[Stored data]
▼▼▼

[src/decodeFrontEnd.sv]
`timescale 1ns/1ns

module decodeFrontEnd
    import cpuFrontPkg::*;
(
    input  logic                 clk,
    input  logic                 reset,
    output logic                 memReq,
    output logic [dataWidth-1:0] memAddr,
    input  logic [dataWidth-1:0] memData,
    input  logic                 memAck,
    output logic                 issueReq,
    input  logic                 issueAck,
    output logic [dataWidth-1:0] issuePc,
    output logic                 tagRequest,
    output logic [4:0]           unitEnable,
    output logic [1:0]           writebackSource,
    output logic [3:0]           minorOpcode,
    output logic                 immediateEn,
    output logic                 upperImmediateEn,
    output logic [dataWidth-1:0] immediate,
    output logic                 regAReadEn,
    output logic                 regAWriteEn,
    output logic [3:0]           regAAddr,
    output logic                 regBReadEn,
    output logic [3:0]           regBAddr,
    input  logic                 branchResolve,
    input  logic [dataWidth-1:0] branchTarget
);

    // Fetch to queue
    logic                 pushEn;
    logic [dataWidth-1:0] pushWord;
    logic [dataWidth-1:0] pushPc;
    logic                 queueFull;

    // Queue to dispatch
    logic                 queueEmpty;
    logic [dataWidth-1:0] headWord;
    logic [dataWidth-1:0] headPc;
    logic                 popEn;
    logic                 fetchHold;

    instrFetch i_fetch (.*);

    // A resolved branch flushes everything queued behind it
    instrQueue i_queue (
        .*,
        .flush (branchResolve)
    );

    decodeDispatch i_dispatch (.*);

endmodule
`config.mk`:
```
export PLATFORM = sky130hd
export DESIGN_NAME = axi_write_slave
export DESIGN_NICKNAME = d
export VERILOG_FILES = /design/src/logic/axi_mem_pkg.sv /design/src/logic/axi_write_slave.sv
export VERILOG_INCLUDE_DIRS = /design/src /design/src/logic
export SDC_FILE = /design/constraint.sdc
export NUM_CORES = 1
export LEC_CHECK = 0
export BUFFER_PORTS_ARGS = -buffer_cell sky130_fd_sc_hd__buf_2
export CORE_AREA = 2 2 97 99
export DETAILED_ROUTE_END_ITERATION = 7
export DIE_AREA = 0 0 99 101
export PLACE_DENSITY = 0.75
export SLEW_MARGIN = 40
export SYNTH_ARGS = -nofsm -noshare
export SYNTH_HDL_FRONTEND = slang
export SYNTH_SLANG_ARGS = --single-unit
export TNS_END_PERCENT = 10
```
`constraint.sdc`:
```
create_clock -name clk -period 7.12 [get_ports clk]
set_clock_uncertainty 0.15 [all_clocks]
set_input_delay 0.356 -clock clk [delete_from_list [all_inputs] [get_ports clk]]
set_output_delay 0.356 -clock clk [all_outputs]
set_load 0.02 [all_outputs]
```
`src/logic/axi_mem_consts.svh`:
```
`ifndef AXI_MEM_CONSTS_SVH
`define AXI_MEM_CONSTS_SVH

// Bus widths of the AXI port.
`define AXI_ID_W     4
`define AXI_ADDR_W   64
`define AXI_DATA_W   64
`define AXI_STRB_W   8

// Attribute field widths.
`define AXI_LEN_W    8
`define AXI_SIZE_W   3
`define AXI_BURST_W  2

// The memory holds 1024 words of eight bytes.
`define MEM_AW       10
`define MEM_DEPTH    (1 << `MEM_AW)

// Only single eight-byte incrementing beats are served.
`define AXI_SIZE_WORD   3'd3
`define AXI_BURST_INCR  2'd1

`endif

```
`src/logic/axi_mem_pkg.sv`:
```
`include "axi_mem_consts.svh"

package axi_mem_pkg;

    typedef enum logic [1:0] {
        OKAY   = 2'b00,
        SLVERR = 2'b10,
        DECERR = 2'b11
    } resp_t;

    typedef logic [`AXI_ID_W-1:0]   id_t;
    typedef logic [`AXI_ADDR_W-1:0] addr_t;
    typedef logic [`AXI_DATA_W-1:0] data_t;
    typedef logic [`AXI_STRB_W-1:0] strb_t;
    typedef logic [`MEM_AW-1:0]     widx_t;

    // Attribute errors win over a bad address.
    function automatic resp_t check_req(
        input addr_t                   addr,
        input logic [`AXI_LEN_W-1:0]   len,
        input logic [`AXI_SIZE_W-1:0]  size,
        input logic [`AXI_BURST_W-1:0] burst
    );
        if (len != '0 || size != `AXI_SIZE_WORD || burst != `AXI_BURST_INCR)
            return SLVERR;
        if (addr[`AXI_ADDR_W-1:`MEM_AW+3] != '0)
            return DECERR;
        return OKAY;
    endfunction

endpackage

```
`src/logic/axi_write_slave.sv`:
```
`timescale 1ns/1ps
`include "axi_mem_consts.svh"

module axi_write_slave (
    input  logic                     clk,
    input  logic                     rst_n,

    // Write address channel.
    input  axi_mem_pkg::id_t         aw_id,
    input  axi_mem_pkg::addr_t       aw_addr,
    input  logic [`AXI_LEN_W-1:0]    aw_len,
    input  logic [`AXI_SIZE_W-1:0]   aw_size,
    input  logic [`AXI_BURST_W-1:0]  aw_burst,
    input  logic                     aw_valid,
    output logic                     aw_ready,

    // Write data channel.
    input  axi_mem_pkg::data_t       w_data,
    input  axi_mem_pkg::strb_t       w_strb,
    input  logic                     w_last,
    input  logic                     w_valid,
    output logic                     w_ready,

    // Write response channel.
    output axi_mem_pkg::id_t         b_id,
    output axi_mem_pkg::resp_t       b_resp,
    output logic                     b_valid,
    input  logic                     b_ready,

    // Memory write port.
    output logic                     mem_wr_en,
    output axi_mem_pkg::widx_t       mem_wr_idx,
    output axi_mem_pkg::data_t       mem_wr_data,
    output axi_mem_pkg::strb_t       mem_wr_strb
);
    import axi_mem_pkg::*;

    typedef enum logic {
        IDLE,
        RESP
    } state_t;

    state_t state;
    logic   accept;
    logic   wr_pend;
    resp_t  req_resp;

    // ******************************************************************
    // Joint AW/W acceptance.
    // ******************************************************************
    // Both channels are taken in the same cycle, and only when both
    // present a request, so address and data are never split.
    assign aw_ready = (state == IDLE) && aw_valid && w_valid;
    assign w_ready  = aw_ready;
    assign accept   = aw_ready;

    // A single beat must carry w_last; otherwise the burst is malformed.
    always_comb begin
        if (!w_last)
            req_resp = SLVERR;
        else
            req_resp = check_req(aw_addr, aw_len, aw_size, aw_burst);
    end

    always_ff @(posedge clk or negedge rst_n) begin
        if (!rst_n) begin
            state <= IDLE;
        end else begin
            case (state)
                IDLE: if (accept) state <= RESP;
                RESP: if (b_ready) state <= IDLE;
                default: state <= IDLE;
            endcase
        end
    end

    // One-cycle write pulse in the first RESP cycle, good requests only.
    always_ff @(posedge clk or negedge rst_n) begin
        if (!rst_n) begin
            wr_pend <= 1'b0;
        end else begin
            wr_pend <= accept && (req_resp == OKAY);
        end
    end

    // ******************************************************************
    // Captured request.
    // ******************************************************************
    always_ff @(posedge clk) begin
        if (accept) begin
            b_id        <= aw_id;
            b_resp      <= req_resp;
            mem_wr_idx  <= aw_addr[3 +: `MEM_AW];
            mem_wr_data <= w_data;
            mem_wr_strb <= w_strb;
        end
    end

    assign b_valid   = (state == RESP);
    assign mem_wr_en = wr_pend;

endmodule

```
# [Word-level counts from Yosys, hierarchy flattened]
# Cells that the tools add are included.
[op_classes] eq_ne=2 muxes=13 bitwise=1 n_reduce_logical=8
[ops] cell="51-bit nonzero test" n=1
[ops] cell="2-bit two-way mux" n=5
[ops] cell="8-bit nonzero test" n=1
[ops] cell="1-bit two-way mux" n=7
[ops] cell="1-bit logical AND" n=3
[ops] cell="3-bit by 2-bit != test with 1-bit output (second input constant)" n=1
[ops] cell="2-bit zero test" n=1
[ops] cell="1-bit logical OR" n=2
[ops] cell="2-bit by 1-bit != test with 1-bit output (second input constant)" n=1
[ops] cell="1-bit case mux with 2 select lines" n=1
[ops] cell="1-bit NOT" n=1
[totals] ff_bits=90 inputBits=159 out_inout_bits=92

# [Depth between registers and ports, before layout]
[logic_depth] ltp_word=12 mapped_depth=4

# [Worst setup path after synthesis]
# Ideal clock, no wire load.
[synth_timing] kind="reg2out" from="register state, in the netlist b_valid" to="output w_ready" arrival_time_ns=5.059 required_ns=6.614 slack_ns=1.555 stages_incl_launch_ff=3 n_path_buf=1 cell_sequence="dfrtp_1 nor2_1 buf_4"
[synth_via] elab_chain_cells=3
[synth_lines] item="start: declaration" line_no="axi_write_slave.sv:43" text="state_t state;"
[synth_lines] item="start signal: assignment" line_no="axi_write_slave.sv:67" text="state <= IDLE;"
[synth_lines] item="start signal: assignment" line_no="axi_write_slave.sv:70" text="IDLE: if (accept) state <= RESP;"
[synth_lines] item="start signal: assignment" line_no="axi_write_slave.sv:71" text="RESP: if (b_ready) state <= IDLE;"
[synth_lines] item="1-bit NOT"
[synth_lines] item="1-bit logical AND (2 in series)" line_no="axi_write_slave.sv:53" text="assign aw_ready = (state == IDLE) && aw_valid && w_valid;"
[synth_lines] item="end: declaration" line_no="axi_write_slave.sv:22" text="output logic w_ready,"
# Every way passes these cells.

# [Final worst setup path]
[layout_timing] from="register state, in the netlist b_valid" to="register mem_wr_idx[3] (enable)"
[layout_via] elab_chain_cells=3
[layout_lines] item="1-bit NOT"
[layout_lines] item="1-bit logical AND (2 in series)" line_no="axi_write_slave.sv:53"
[layout_lines] item="end signal: assignment" line_no="axi_write_slave.sv:93" text="mem_wr_idx <= aw_addr[3 +: `MEM_AW];"
[layout_lines] item="end: declaration" line_no="axi_write_slave.sv:32" text="output axi_mem_pkg::widx_t mem_wr_idx,"
# Every way passes these cells.
# A chain may end at the register's enable or synchronous reset.

==> results.md <==
* Static leakage at 2.014 nW
* Post-DP HPWL at 6.091 mm
* CTS max path bufs at 2
* Vias per inst at 4.413
* # H-tree levels at 3
* Synth cell count leaders: 88 x edfxtp_1, 12 x nor4_1, 3 x nand2_1, 3 x nand4_1
* Die Area at 9999 µm²
* Placed cells at 479
* Worst Setup End Kind: register
* Non-Filler Instances at 511
* Dominant synthesized flop cell: edfxtp_1
* CTS sink count at 90
* Switching power at 0.0002504 W
* First-pass GRT wire length at 11.02 mm
* Pin count of the biggest net entering global routing at 54
* Final hold viol count at 0
* Total Wirelength at 8.080 mm
* Comb pwr share at 10.9%
* Fin crit share at 32.08%
* CTS resizes at 0
* Post-layout min period at 2.284 ns
* Seq pwr share at 59.0%
* Most frequent cell after synthesis: edfxtp_1
* DRC Markers at 0
* Worst slew pin tran at 0.6846 ns
* Register-to-register setup slack at 4.84 ns
* Routed len/inst at 15.81 µm
* Synthesized area per cell at 24.17 µm²
* Area leader, netlist: edfxtp_1
* Peak supply drop at 0.1022 mV
* Sequential share of the synthesized area at 92.84%
* Fmax at 437.7 MHz
* CTS Root Cell: clkbuf_8
* CTS buffer count at 9
* Placement Setup Slack at 4.761 ns
* # diodes at 0
* First drt pass iteration count at 4
* Net Sw Frac at 24.08%
* Max cap viols at 0
* Async SR Flop Fraction at 2.222%
* Mapped Area at 2900 µm²
* Vias post-DR at 2255
* Slew HR at 54.36%
* Type of the worst setup path: register to register
* Unique masters post-synth at 16
* Area added between synthesis and finish at 59.79%
* Clk pin slew, worst setup/hold paths at 0.09 ns
* Worst Setup Start Kind: register
* Tot Pwr at 0.001040 W
* Die height at 101 µm
* Starting density of the core at 32.31%
* Synth Register Bits at 90
* HP Class: input port to register
* Top Ports at 251
* Worst-path fanout max at 53
* Clock power share at 30.2%
* Unrepaired setup endpoints after global routing: no
* Clock latency on the worst-skew pair at 0.35 ns
* Pwr Density at 224.4 nW/µm²
* Final setup fails at 0
* Ys Warns at 0
* GR Overflow Total at 0
* Mapped Cells at 120
* Critical Path AT at 2.11 ns
* # rows at 35
* Critical path's slowest cell: buf_4
* Area post-placement at 4298 µm²
* Final slew viol count at 0
* Initial antenna violation count at 0
* Fill cells at 789
* Power Internal at 0.0007895 W
* EDFF count, synth at 88
* CP bufs+invs at 2
* Total Routing Usage GR at 14.84%
* Final ANT Viol Nets at 0
* Initial DRC count at 62
* Number of global-route vias before repair at 2304
* Top cell type's share of synthesized area at 91.11%
* Layout Nets at 554
* Gp weighted congestion at 0.8921
* Synth area leaders: edfxtp_1 91%, nor4_1 2.6%, dfrtp_1 1.7%
* Setup TNS Final at 0 ns
* CTS tree: built
* Outcome: finished clean
* Share of layout cells above drive strength 1 at 67.00%
* Die extent in x at 99 µm
* IO Port Bufs at 247
* Critical path's top delay family: buffers and inverters
* CP cell instances: nor2_4 > buf_8 > buf_4
* Fin worst setup slack at 4.836 ns
* Core Box Area at 8977 µm²
* Cell area after layout at 4634 µm²
* Syn_nets at 279
* CP Data Required Time at 6.95 ns
* CP max stage delay at 0.59 ns
per-stage QoR:
stage / utilization [%] / hold WS, ns
floorplan: - / -0.08959
global placement: 47.71 / -0.003176
detailed placement: 47.87 / -0.007428
CTS: 50.06 / 0.0003967
global route: 51.62 / 0.0002252
finish: 51.62 / 0.02490
worst paths after layout:
| path | to | startpoint | depth (start not counted) |
|---|---|---|---|
| max in group asynchronous | mem_wr_en$_DFF_PN0_ | rst_n | 2 |
| max reg2reg | mem_wr_idx[3]$_DFFE_PP_ | b_valid$_DFF_PN0_ | 3 |
| min reg2reg | b_valid$_DFF_PN0_ | b_valid$_DFF_PN0_ | 1 |
| min | mem_wr_idx[4]$_DFFE_PP_ | aw_addr[7] | 1 |
| min in group asynchronous | b_valid$_DFF_PN0_ | rst_n | 2 |
| max | mem_wr_idx[3]$_DFFE_PP_ | b_valid$_DFF_PN0_ | 3 |
power groups by stage:
stage / clock (W) / sequential (W) / combinational, W
floorplan: 0 / 0.000656 / 0.0000125
global placement: 0 / 0.000625 / 0.000103
detailed placement: 0 / 0.000626 / 0.000107
CTS: 0.000328 / 0.000614 / 0.000108
global route: 0.000346 / 0.000615 / 0.000122
finish: 0.000314 / 0.000613 / 0.000113
repair_timing:
item                      CTS  global route
hold endpoints to repair    3            14
buffers inserted            0             0
hold buffers                2            14
cell families (layout without fill, tap and decap cells):
logic type	count (synthesis)	after routing	share of synthesized area (%)
flops	90	90	92.84
simple gates	28	28	6.557
mux	1	1	0.3451
buf+inv	1	281	0.2589
state kept, by name (all words and copies together), names as in the netlist:
signal       cells
mem_wr_data     64
b_resp           2
b_valid          1
mem_wr_en        1
mem_wr_idx      10
mem_wr_strb      8
b_id             4
layout by cell type (no fill, tap or decap), types with 2 or more instances in the layout:
cell,n
inv_6,2
nand4_1,3
buf_2,247
nor4_1,12
edfxtp_1,88
dfrtp_1,2
nand2_1,3
dlygate4sd3_1,16
clkinvlp_4,3
clkbuf_8,9
per-layer routing:
layer	GRT usage, %	wire (µm)
met5	0	0
met2	26.77	4481
met4	7.798	159
met1	15.36	2601
met3	4.785	838
area by class of cell:
type	instances	area, µm²	share of cell area, %
Sequential cell	90	2693	58.10
Timing Repair Buffer	265	1419	30.62
Multi-Input combinational cell	29	207.7	4.482
Tap cell	111	138.9	2.997
Clock buffer	10	127.6	2.754
Clock inverter	6	48.80	1.053
worst register-to-register path, cell delays in order (launching register included):
cell and delay [ns]:
dfrtp_1 0.44, nor2_4 0.44, buf_8 0.27, buf_4 0.59
No activity file was read; power rests on OpenSTA's default activity.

▲▲▲

When a line of the data holds the string "period", pick it out and copy it.

### Your solution
create_clock -name clk -period 7.12 [get_ports clk]
* Post-layout min period at 2.284 ns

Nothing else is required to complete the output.